Your goal
For each line below that holds the string "default", add one to a tally; report that tally alone.

[Stored entries]
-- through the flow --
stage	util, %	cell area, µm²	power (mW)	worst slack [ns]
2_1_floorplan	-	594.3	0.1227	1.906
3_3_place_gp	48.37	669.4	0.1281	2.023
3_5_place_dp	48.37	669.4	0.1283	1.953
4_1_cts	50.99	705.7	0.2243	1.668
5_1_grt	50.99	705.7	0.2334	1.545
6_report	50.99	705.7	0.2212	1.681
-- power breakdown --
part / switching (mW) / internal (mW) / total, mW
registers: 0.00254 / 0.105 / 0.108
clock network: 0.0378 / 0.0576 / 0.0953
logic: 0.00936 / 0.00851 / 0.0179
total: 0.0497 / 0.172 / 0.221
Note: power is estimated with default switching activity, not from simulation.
`src/rtl/move_validator.sv`:
```
// move_validator: walks one direction from a candidate empty cell on a bordered 10x10
// board and reports whether the move would capture at least one opponent disc.
//
// Optional feature: define VALI_FLIP_EN to add a FLIP state that writes the player
// colour over the captured discs (ports flip_in, mem_we_o, mem_wdata_o).
//
// Ports:
//   clock        - single clock, rising edge
//   reset        - asynchronous active-low reset
//   enable       - start one direction walk (honoured only while idle)
//   ld           - capture step_in/origin_in/player_in (and flip_in) while idle
//   step_in      - signed cell step (-10, 10, -1, 1)
//   origin_in    - candidate empty cell address
//   player_in    - moving colour (01 black, 10 white)
//   mem_addr_o   - board RAM address
//   mem_rd_o     - board RAM read strobe, data returns one cycle later
//   mem_data_i   - cell value (00 empty, 01 black, 10 white, 11 border)
//   s_done_o     - one-cycle walk-complete pulse
//   dir_status_o - 1 when the direction captures, held until the next start
module move_validator #(
  parameter int unsigned ROW_W   = 10,
  parameter int unsigned MAX_RUN = 8
) (
  input  logic       clock,
  input  logic       reset,
  input  logic       enable,
  input  logic       ld,
  input  logic [4:0] step_in,
  input  logic [6:0] origin_in,
  input  logic [1:0] player_in,
`ifdef VALI_FLIP_EN
  input  logic       flip_in,
  output logic       mem_we_o,
  output logic [1:0] mem_wdata_o,
`endif
  output logic [6:0] mem_addr_o,
  output logic       mem_rd_o,
  input  logic [1:0] mem_data_i,
  output logic       s_done_o,
  output logic       dir_status_o
);

  localparam int unsigned RunW     = $clog2(MAX_RUN + 1);
  localparam logic [7:0]  LastCell = 8'(ROW_W * ROW_W - 1);

`ifdef VALI_FLIP_EN
  typedef enum logic [2:0] {StIdle, StRead, StCheck, StFlip, StDone} state_e;
`else
  typedef enum logic [1:0] {StIdle, StRead, StCheck, StDone} state_e;
`endif

  state_e             state_q;
  logic [4:0]         step_q;
  logic [6:0]         origin_q;
  logic [1:0]         player_q;
  logic signed [7:0]  cur_q;
  logic [RunW-1:0]    run_q;
  logic [6:0]         mem_addr_q;
  logic               mem_rd_q;
  logic               s_done_q;
  logic               dir_q;
`ifdef VALI_FLIP_EN
  logic               flip_q;
  logic               we_q;
  logic [RunW-1:0]    wcnt_q;
  logic signed [7:0]  flip_start;
`endif

  // A same-cycle ld/enable walks with the values presented that cycle.
  logic [4:0]        step_sel;
  logic [6:0]        origin_sel;
  logic signed [7:0] start_cur;
  logic signed [7:0] step_ext;
  logic signed [7:0] next_cur;
  logic [RunW-1:0]   run_inc;
  logic [1:0]        opp_colour;
  logic              is_colour;

  assign step_sel   = ld ? step_in : step_q;
  assign origin_sel = ld ? origin_in : origin_q;
  assign start_cur  = $signed({1'b0, origin_sel}) + $signed({{3{step_sel[4]}}, step_sel});
  assign step_ext   = $signed({{3{step_q[4]}}, step_q});
  assign next_cur   = cur_q + step_ext;
  assign run_inc    = run_q + RunW'(1);
  assign opp_colour = {player_q[0], player_q[1]};
  // Only 01/10 are disc colours; empty and border never match a player.
  assign is_colour  = ^mem_data_i;
`ifdef VALI_FLIP_EN
  assign flip_start = $signed({1'b0, origin_q}) + step_ext;
`endif

  function automatic logic in_range(input logic signed [7:0] c);
    return !c[7] && ($unsigned(c) <= LastCell);
  endfunction

  always_ff @(posedge clock or negedge reset) begin
    if (!reset) begin
      state_q    <= StIdle;
      step_q     <= '0;
      origin_q   <= '0;
      player_q   <= '0;
      cur_q      <= '0;
      run_q      <= '0;
      mem_addr_q <= '0;
      mem_rd_q   <= 1'b0;
      s_done_q   <= 1'b0;
      dir_q      <= 1'b0;
`ifdef VALI_FLIP_EN
      flip_q     <= 1'b0;
      we_q       <= 1'b0;
      wcnt_q     <= '0;
`endif
    end else begin
      s_done_q <= 1'b0;
      unique case (state_q)
        StIdle: begin
          if (ld) begin
            step_q   <= step_in;
            origin_q <= origin_in;
            player_q <= player_in;
`ifdef VALI_FLIP_EN
            flip_q   <= flip_in;
`endif
          end
          if (enable) begin
            state_q    <= StRead;
            dir_q      <= 1'b0;
            run_q      <= '0;
            cur_q      <= start_cur;
            mem_addr_q <= start_cur[6:0];
            // Off-board address: no read is issued and READ exits straight to DONE.
            mem_rd_q   <= in_range(start_cur);
          end
        end
        StRead: begin
          mem_rd_q <= 1'b0;
          if (mem_rd_q) begin
            state_q <= StCheck;
          end else begin
            state_q  <= StDone;
            s_done_q <= 1'b1;
          end
        end
        StCheck: begin
          if (is_colour && (mem_data_i == opp_colour)) begin
            if (run_inc == RunW'(MAX_RUN)) begin
              state_q  <= StDone;
              s_done_q <= 1'b1;
            end else begin
              run_q      <= run_inc;
              cur_q      <= next_cur;
              mem_addr_q <= next_cur[6:0];
              mem_rd_q   <= in_range(next_cur);
              state_q    <= StRead;
            end
          end else if (is_colour && (mem_data_i == player_q) && (run_q != '0)) begin
`ifdef VALI_FLIP_EN
            if (flip_q) begin
              state_q    <= StFlip;
              cur_q      <= flip_start;
              mem_addr_q <= flip_start[6:0];
              we_q       <= 1'b1;
              wcnt_q     <= RunW'(1);
            end else begin
              state_q  <= StDone;
              s_done_q <= 1'b1;
              dir_q    <= 1'b1;
            end
`else
            state_q  <= StDone;
            s_done_q <= 1'b1;
            dir_q    <= 1'b1;
`endif
          end else begin
            state_q  <= StDone;
            s_done_q <= 1'b1;
          end
        end
`ifdef VALI_FLIP_EN
        // One captured cell written per cycle, nearest to the origin first.
        StFlip: begin
          if (wcnt_q == run_q) begin
            we_q     <= 1'b0;
            state_q  <= StDone;
            s_done_q <= 1'b1;
            dir_q    <= 1'b1;
          end else begin
            cur_q      <= next_cur;
            mem_addr_q <= next_cur[6:0];
            wcnt_q     <= wcnt_q + RunW'(1);
          end
        end
`endif
        StDone: begin
          state_q <= StIdle;
        end
        default: begin
          state_q <= StIdle;
        end
      endcase
    end
  end

  assign mem_addr_o   = mem_addr_q;
  assign mem_rd_o     = mem_rd_q;
  assign s_done_o     = s_done_q;
  assign dir_status_o = dir_q;
`ifdef VALI_FLIP_EN
  assign mem_we_o     = we_q;
  assign mem_wdata_o  = we_q ? player_q : 2'b00;
`endif

endmodule

```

Completed exercise
2